[RECORD EXCERPTS Boundary: Start]
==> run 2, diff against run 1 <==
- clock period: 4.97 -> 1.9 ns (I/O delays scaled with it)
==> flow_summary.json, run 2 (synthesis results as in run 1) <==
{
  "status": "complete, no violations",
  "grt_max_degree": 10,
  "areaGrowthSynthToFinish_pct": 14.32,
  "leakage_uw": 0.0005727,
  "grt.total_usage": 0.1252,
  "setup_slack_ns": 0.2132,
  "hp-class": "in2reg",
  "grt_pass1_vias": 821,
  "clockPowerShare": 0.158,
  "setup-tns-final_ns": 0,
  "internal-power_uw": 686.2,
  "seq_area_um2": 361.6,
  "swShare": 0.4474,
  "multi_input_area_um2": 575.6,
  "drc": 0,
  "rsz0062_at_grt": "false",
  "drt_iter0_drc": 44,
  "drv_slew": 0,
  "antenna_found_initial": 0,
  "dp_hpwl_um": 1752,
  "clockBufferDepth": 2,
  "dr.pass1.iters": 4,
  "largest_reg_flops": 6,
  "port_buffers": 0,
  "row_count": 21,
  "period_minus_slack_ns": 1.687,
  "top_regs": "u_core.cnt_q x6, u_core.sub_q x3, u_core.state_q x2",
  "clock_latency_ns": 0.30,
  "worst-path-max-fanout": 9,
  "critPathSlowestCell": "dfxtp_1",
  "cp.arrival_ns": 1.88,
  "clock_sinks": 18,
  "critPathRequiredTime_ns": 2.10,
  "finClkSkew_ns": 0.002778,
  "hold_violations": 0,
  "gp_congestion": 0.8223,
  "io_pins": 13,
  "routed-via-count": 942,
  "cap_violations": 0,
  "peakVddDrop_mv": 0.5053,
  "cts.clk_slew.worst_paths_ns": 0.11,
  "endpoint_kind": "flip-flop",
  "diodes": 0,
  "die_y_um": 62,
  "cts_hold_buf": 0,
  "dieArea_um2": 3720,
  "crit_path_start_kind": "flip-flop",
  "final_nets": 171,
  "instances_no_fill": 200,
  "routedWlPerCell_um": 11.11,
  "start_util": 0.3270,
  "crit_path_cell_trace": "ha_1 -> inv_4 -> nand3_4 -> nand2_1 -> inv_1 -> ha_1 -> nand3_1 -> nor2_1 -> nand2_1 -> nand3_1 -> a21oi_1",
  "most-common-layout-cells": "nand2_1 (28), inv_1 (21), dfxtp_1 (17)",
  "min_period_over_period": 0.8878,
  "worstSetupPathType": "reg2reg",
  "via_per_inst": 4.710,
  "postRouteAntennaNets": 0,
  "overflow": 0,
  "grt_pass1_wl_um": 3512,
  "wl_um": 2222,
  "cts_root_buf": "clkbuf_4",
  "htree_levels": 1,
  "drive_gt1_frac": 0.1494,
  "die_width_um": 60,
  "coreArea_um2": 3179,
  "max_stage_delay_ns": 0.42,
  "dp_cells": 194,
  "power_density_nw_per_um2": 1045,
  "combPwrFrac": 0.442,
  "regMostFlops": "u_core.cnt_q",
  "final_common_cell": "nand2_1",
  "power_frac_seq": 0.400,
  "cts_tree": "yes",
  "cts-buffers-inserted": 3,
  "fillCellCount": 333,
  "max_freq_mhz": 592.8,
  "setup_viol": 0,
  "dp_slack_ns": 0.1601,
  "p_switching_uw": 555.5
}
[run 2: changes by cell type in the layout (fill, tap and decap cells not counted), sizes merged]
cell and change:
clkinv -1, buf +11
File: config.mk
export PLATFORM = sky130hd
export DESIGN_NAME = regfile_debug_port
export DESIGN_NICKNAME = d
export VERILOG_FILES = /design/src/rtl/regfile_debug_port.sv
export SDC_FILE = /design/constraint.sdc
export NUM_CORES = 1
export LEC_CHECK = 0
export ABC_AREA = 1
export CAP_MARGIN = 40
export CORE_MARGIN = 4
export CORE_UTILIZATION = 35
export CTS_BUF_LIST = sky130_fd_sc_hd__clkbuf_2
export DETAILED_ROUTE_END_ITERATION = 16
export HOLD_SLACK_MARGIN = 0.03
export PLACE_DENSITY_LB_ADDON = 0.08
export SYNTH_ARGS = -nofsm -noshare
export SYNTH_HDL_FRONTEND = slang
export SYNTH_SLANG_ARGS = --single-unit
File: constraint.sdc
create_clock -name CLK -period 3.2 [get_ports CLK]
set_input_delay 0.96 -clock CLK [delete_from_list [all_inputs] [get_ports CLK]]
set_output_delay 0.96 -clock CLK [all_outputs]
set_load 0.01 [all_outputs]
File: src/rtl/regfile_debug_port.sv
// Debug access to the core register file: halts the core, then streams x0/x1..x31
// out (DUMP) or refills x1..x31 from an input stream (LOAD).
module regfile_debug_port #(
    parameter bit DUMP_ZERO = 1'b1
) (
    input  logic        CLK,
    input  logic        RST,
    input  logic        cmd_valid,
    input  logic        cmd_op,
    output logic        cmd_ready,
    output logic [4:0]  rf_read_reg,
    input  logic [31:0] rf_read_data,
    output logic        rf_we,
    output logic [4:0]  rf_write_reg,
    output logic [31:0] rf_write_data,
    output logic        dout_valid,
    input  logic        dout_ready,
    output logic [31:0] dout_data,
    output logic        dout_last,
    input  logic        din_valid,
    output logic        din_ready,
    input  logic [31:0] din_data,
    output logic        core_halt
);

    localparam int          DATA_W   = 32;
    localparam logic [4:0]  LAST_IDX = 5'd31;
    localparam logic        OP_DUMP  = 1'b0;

    typedef enum logic [1:0] {
        S_IDLE = 2'd0,
        S_DUMP = 2'd1,
        S_LOAD = 2'd2
    } state_t;

    state_t              r_state;
    state_t              w_next_state;
    logic                r_core_halt;
    logic [4:0]          r_idx;
    logic                r_issued_all;
    logic [DATA_W-1:0]   r_dout_data_p0;
    logic                r_vld_p0;
    logic                r_last_p0;

    logic                w_cmd_ready;
    logic                w_din_ready;
    logic                w_accept;
    logic                w_capture;
    logic                w_dout_fire;
    logic                w_load_fire;

    function automatic logic [4:0] start_idx(input logic op);
        start_idx = (op == OP_DUMP && DUMP_ZERO) ? 5'd0 : 5'd1;
    endfunction

    // State register; core_halt is registered alongside the state it mirrors.
    always_ff @(posedge CLK) begin
        if (RST) begin
            r_state     <= S_IDLE;
            r_core_halt <= 1'b0;
        end else begin
            r_state     <= w_next_state;
            r_core_halt <= (w_next_state != S_IDLE);
        end
    end

    always_comb begin
        w_next_state = r_state;
        case (r_state)
            S_IDLE: begin
                if (w_accept)
                    w_next_state = (cmd_op == OP_DUMP) ? S_DUMP : S_LOAD;
            end
            S_DUMP: begin
                if (w_dout_fire && r_last_p0)
                    w_next_state = S_IDLE;
            end
            S_LOAD: begin
                if (w_load_fire && r_idx == LAST_IDX)
                    w_next_state = S_IDLE;
            end
            default: w_next_state = S_IDLE;
        endcase
    end

    // Handshake and register-file port decode; everything is held off while RST is high.
    always_comb begin
        w_cmd_ready   = (r_state == S_IDLE) && !RST;
        w_din_ready   = (r_state == S_LOAD) && !RST;
        w_accept      = cmd_valid && w_cmd_ready;
        w_load_fire   = din_valid && w_din_ready;
        w_dout_fire   = r_vld_p0 && dout_ready;
        w_capture     = (r_state == S_DUMP) && !r_issued_all && (!r_vld_p0 || dout_ready);

        cmd_ready     = w_cmd_ready;
        din_ready     = w_din_ready;
        rf_we         = w_load_fire;
        rf_write_reg  = r_idx;
        rf_write_data = din_data;
        rf_read_reg   = ((r_state == S_DUMP) && !RST) ? r_idx : 5'd0;
        core_halt     = r_core_halt;
    end

    // Stage p0: the word read at r_idx is captured into the output holding register.
    always_ff @(posedge CLK) begin
        if (RST) begin
            r_idx          <= 5'd0;
            r_issued_all   <= 1'b0;
            r_vld_p0       <= 1'b0;
            r_last_p0      <= 1'b0;
            r_dout_data_p0 <= '0;
        end else begin
            if (w_accept) begin
                r_idx        <= start_idx(cmd_op);
                r_issued_all <= 1'b0;
            end else if (w_capture || w_load_fire) begin
                r_idx <= r_idx + 5'd1;
            end

            // r_issued_all stops the wrap of r_idx back to 0 from producing a 33rd word.
            if (w_capture) begin
                r_dout_data_p0 <= rf_read_data;
                r_vld_p0       <= 1'b1;
                r_last_p0      <= (r_idx == LAST_IDX);
                if (r_idx == LAST_IDX)
                    r_issued_all <= 1'b1;
            end else if (w_dout_fire) begin
                r_vld_p0  <= 1'b0;
                r_last_p0 <= 1'b0;
            end
        end
    end

    assign dout_valid = r_vld_p0;
    assign dout_data  = r_dout_data_p0;
    assign dout_last  = r_last_p0;

endmodule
[RECORD EXCERPTS Boundary: End]
**PROBLEM TO WORK ON:** Return every line holding the word "flip" from the records.

**PROBLEM SOLUTION:**
  "endpoint_kind": "flip-flop",
  "crit_path_start_kind": "flip-flop",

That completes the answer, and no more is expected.